■ **What this task involves**
Retype the records below exactly. Leave nothing out.

Stored data
====
`src/rtl/core_boot_loader_pkg.sv`:
```
// Shared definitions for the riscv_core boot loader: FSM state encoding and
// the number of bytes that make up one stream word.
package core_boot_loader_pkg;

  typedef enum logic [2:0] {
    LEN,
    CHECK,
    LOAD,
    CSUM,
    RUN,
    ERROR
  } boot_state_t;

  localparam int BOOT_LEN_BYTES = 4;

endpackage

```
`src/rtl/boot_word_assembler.sv`:
```
// Packs an accepted byte stream into 32-bit little-endian words; word_valid
// pulses for one cycle after the fourth byte while word holds the result.
module boot_word_assembler
  import core_boot_loader_pkg::*;
(
  input  logic        clk,
  input  logic        rst,
  input  logic        clear,
  input  logic        byte_valid,
  input  logic        byte_ready,
  input  logic [7:0]  byte_data,
  output logic        word_valid,
  output logic [31:0] word
);

  logic [1:0]  byte_cnt;
  logic [31:0] shift_reg;
  logic        accept;

  assign accept = byte_valid && byte_ready;
  assign word   = shift_reg;

  // Shifting in from the top leaves the first byte in [7:0] after four shifts.
  always_ff @(posedge clk) begin
    if (rst || clear) begin
      byte_cnt   <= 2'd0;
      shift_reg  <= 32'd0;
      word_valid <= 1'b0;
    end else begin
      word_valid <= accept && (byte_cnt == 2'(BOOT_LEN_BYTES - 1));
      if (accept) begin
        shift_reg <= {byte_data, shift_reg[31:8]};
        byte_cnt  <= byte_cnt + 2'd1;
      end
    end
  end

endmodule

```
`src/rtl/core_boot_loader.sv`:
```
// Boot sequencer: holds riscv_core in reset, loads an image into instruction
// memory, then releases the core. Optional macro: BOOT_LOADER_CHECKSUM_EN.
module core_boot_loader
  import core_boot_loader_pkg::*;
#(
  parameter int          IMEM_WORDS = 1024,
  parameter logic [31:0] BASE_ADDR  = 32'h0
) (
  input  logic                          clk,
  input  logic                          rst,
  input  logic                          in_valid,
  output logic                          in_ready,
  input  logic [7:0]                    in_data,
  input  logic                          boot_req,
  output logic                          imem_wr_en,
  output logic [31:0]                   imem_wr_addr,
  output logic [31:0]                   imem_wr_data,
  output logic                          core_rst_n,
  output logic                          busy,
  output logic                          error,
  output logic [$clog2(IMEM_WORDS):0]   words_loaded
);

  localparam int WL_W = $clog2(IMEM_WORDS) + 1;

  boot_state_t state, next_state;
  logic        armed;
  logic [31:0] len_reg;
  logic        reload;
  logic        last_word;
  logic        asm_word_valid;
  logic [31:0] asm_word;
`ifdef BOOT_LOADER_CHECKSUM_EN
  logic [31:0] csum_reg;
`endif

  boot_word_assembler u_asm (
    .clk        (clk),
    .rst        (rst),
    .clear      (reload),
    .byte_valid (in_valid),
    .byte_ready (in_ready),
    .byte_data  (in_data),
    .word_valid (asm_word_valid),
    .word       (asm_word)
  );

  assign last_word    = (32'(words_loaded) + 32'd1 == len_reg);
  assign imem_wr_addr = BASE_ADDR + (32'(words_loaded) << 2);
  assign imem_wr_data = asm_word;

  always_ff @(posedge clk) begin
    if (rst) state <= LEN;
    else     state <= next_state;
  end

  // in_ready drops while a completed word is pending so no byte slips past a phase end.
  always_comb begin
    next_state = state;
    in_ready   = 1'b0;
    imem_wr_en = 1'b0;
    core_rst_n = 1'b0;
    busy       = 1'b1;
    error      = 1'b0;
    reload     = 1'b0;
    case (state)
      LEN: begin
        in_ready = armed && !asm_word_valid;
        if (asm_word_valid) next_state = CHECK;
      end
      CHECK: begin
        if (len_reg == 32'd0 || len_reg > 32'(IMEM_WORDS)) next_state = ERROR;
        else                                                 next_state = LOAD;
      end
      LOAD: begin
        in_ready = !(asm_word_valid && last_word);
        if (asm_word_valid) begin
          imem_wr_en = 1'b1;
`ifdef BOOT_LOADER_CHECKSUM_EN
          if (last_word) next_state = CSUM;
`else
          if (last_word) next_state = RUN;
`endif
        end
      end
`ifdef BOOT_LOADER_CHECKSUM_EN
      CSUM: begin
        in_ready = !asm_word_valid;
        if (asm_word_valid) next_state = (asm_word == csum_reg) ? RUN : ERROR;
      end
`endif
      RUN: begin
        busy       = 1'b0;
        core_rst_n = 1'b1;
        if (boot_req) begin
          next_state = LEN;
          reload     = 1'b1;
        end
      end
      ERROR: begin
        busy  = 1'b0;
        error = 1'b1;
        if (boot_req) begin
          next_state = LEN;
          reload     = 1'b1;
        end
      end
      default: next_state = LEN;
    endcase
  end

  // armed keeps in_ready low for the first cycle out of reset.
  always_ff @(posedge clk) begin
    if (rst) begin
      armed        <= 1'b0;
      len_reg      <= 32'd0;
      words_loaded <= '0;
    end else begin
      armed <= 1'b1;
      if (state == LEN && asm_word_valid) len_reg <= asm_word;
      if (reload)          words_loaded <= '0;
      else if (imem_wr_en) words_loaded <= words_loaded + WL_W'(1);
    end
  end

`ifdef BOOT_LOADER_CHECKSUM_EN
  always_ff @(posedge clk) begin
    if (rst || reload)   csum_reg <= 32'd0;
    else if (imem_wr_en) csum_reg <= csum_reg ^ asm_word;
  end
`endif

endmodule
```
====
■ **Finished task**
`src/rtl/core_boot_loader_pkg.sv`:
```
// Shared definitions for the riscv_core boot loader: FSM state encoding and
// the number of bytes that make up one stream word.
package core_boot_loader_pkg;

  typedef enum logic [2:0] {
    LEN,
    CHECK,
    LOAD,
    CSUM,
    RUN,
    ERROR
  } boot_state_t;

  localparam int BOOT_LEN_BYTES = 4;

endpackage

```
`src/rtl/boot_word_assembler.sv`:
```
// Packs an accepted byte stream into 32-bit little-endian words; word_valid
// pulses for one cycle after the fourth byte while word holds the result.
module boot_word_assembler
  import core_boot_loader_pkg::*;
(
  input  logic        clk,
  input  logic        rst,
  input  logic        clear,
  input  logic        byte_valid,
  input  logic        byte_ready,
  input  logic [7:0]  byte_data,
  output logic        word_valid,
  output logic [31:0] word
);

  logic [1:0]  byte_cnt;
  logic [31:0] shift_reg;
  logic        accept;

  assign accept = byte_valid && byte_ready;
  assign word   = shift_reg;

  // Shifting in from the top leaves the first byte in [7:0] after four shifts.
  always_ff @(posedge clk) begin
    if (rst || clear) begin
      byte_cnt   <= 2'd0;
      shift_reg  <= 32'd0;
      word_valid <= 1'b0;
    end else begin
      word_valid <= accept && (byte_cnt == 2'(BOOT_LEN_BYTES - 1));
      if (accept) begin
        shift_reg <= {byte_data, shift_reg[31:8]};
        byte_cnt  <= byte_cnt + 2'd1;
      end
    end
  end

endmodule

```
`src/rtl/core_boot_loader.sv`:
```
// Boot sequencer: holds riscv_core in reset, loads an image into instruction
// memory, then releases the core. Optional macro: BOOT_LOADER_CHECKSUM_EN.
module core_boot_loader
  import core_boot_loader_pkg::*;
#(
  parameter int          IMEM_WORDS = 1024,
  parameter logic [31:0] BASE_ADDR  = 32'h0
) (
  input  logic                          clk,
  input  logic                          rst,
  input  logic                          in_valid,
  output logic                          in_ready,
  input  logic [7:0]                    in_data,
  input  logic                          boot_req,
  output logic                          imem_wr_en,
  output logic [31:0]                   imem_wr_addr,
  output logic [31:0]                   imem_wr_data,
  output logic                          core_rst_n,
  output logic                          busy,
  output logic                          error,
  output logic [$clog2(IMEM_WORDS):0]   words_loaded
);

  localparam int WL_W = $clog2(IMEM_WORDS) + 1;

  boot_state_t state, next_state;
  logic        armed;
  logic [31:0] len_reg;
  logic        reload;
  logic        last_word;
  logic        asm_word_valid;
  logic [31:0] asm_word;
`ifdef BOOT_LOADER_CHECKSUM_EN
  logic [31:0] csum_reg;
`endif

  boot_word_assembler u_asm (
    .clk        (clk),
    .rst        (rst),
    .clear      (reload),
    .byte_valid (in_valid),
    .byte_ready (in_ready),
    .byte_data  (in_data),
    .word_valid (asm_word_valid),
    .word       (asm_word)
  );

  assign last_word    = (32'(words_loaded) + 32'd1 == len_reg);
  assign imem_wr_addr = BASE_ADDR + (32'(words_loaded) << 2);
  assign imem_wr_data = asm_word;

  always_ff @(posedge clk) begin
    if (rst) state <= LEN;
    else     state <= next_state;
  end

  // in_ready drops while a completed word is pending so no byte slips past a phase end.
  always_comb begin
    next_state = state;
    in_ready   = 1'b0;
    imem_wr_en = 1'b0;
    core_rst_n = 1'b0;
    busy       = 1'b1;
    error      = 1'b0;
    reload     = 1'b0;
    case (state)
      LEN: begin
        in_ready = armed && !asm_word_valid;
        if (asm_word_valid) next_state = CHECK;
      end
      CHECK: begin
        if (len_reg == 32'd0 || len_reg > 32'(IMEM_WORDS)) next_state = ERROR;
        else                                                 next_state = LOAD;
      end
      LOAD: begin
        in_ready = !(asm_word_valid && last_word);
        if (asm_word_valid) begin
          imem_wr_en = 1'b1;
`ifdef BOOT_LOADER_CHECKSUM_EN
          if (last_word) next_state = CSUM;
`else
          if (last_word) next_state = RUN;
`endif
        end
      end
`ifdef BOOT_LOADER_CHECKSUM_EN
      CSUM: begin
        in_ready = !asm_word_valid;
        if (asm_word_valid) next_state = (asm_word == csum_reg) ? RUN : ERROR;
      end
`endif
      RUN: begin
        busy       = 1'b0;
        core_rst_n = 1'b1;
        if (boot_req) begin
          next_state = LEN;
          reload     = 1'b1;
        end
      end
      ERROR: begin
        busy  = 1'b0;
        error = 1'b1;
        if (boot_req) begin
          next_state = LEN;
          reload     = 1'b1;
        end
      end
      default: next_state = LEN;
    endcase
  end

  // armed keeps in_ready low for the first cycle out of reset.
  always_ff @(posedge clk) begin
    if (rst) begin
      armed        <= 1'b0;
      len_reg      <= 32'd0;
      words_loaded <= '0;
    end else begin
      armed <= 1'b1;
      if (state == LEN && asm_word_valid) len_reg <= asm_word;
      if (reload)          words_loaded <= '0;
      else if (imem_wr_en) words_loaded <= words_loaded + WL_W'(1);
    end
  end

`ifdef BOOT_LOADER_CHECKSUM_EN
  always_ff @(posedge clk) begin
    if (rst || reload)   csum_reg <= 32'd0;
    else if (imem_wr_en) csum_reg <= csum_reg ^ asm_word;
  end
`endif

endmodule
```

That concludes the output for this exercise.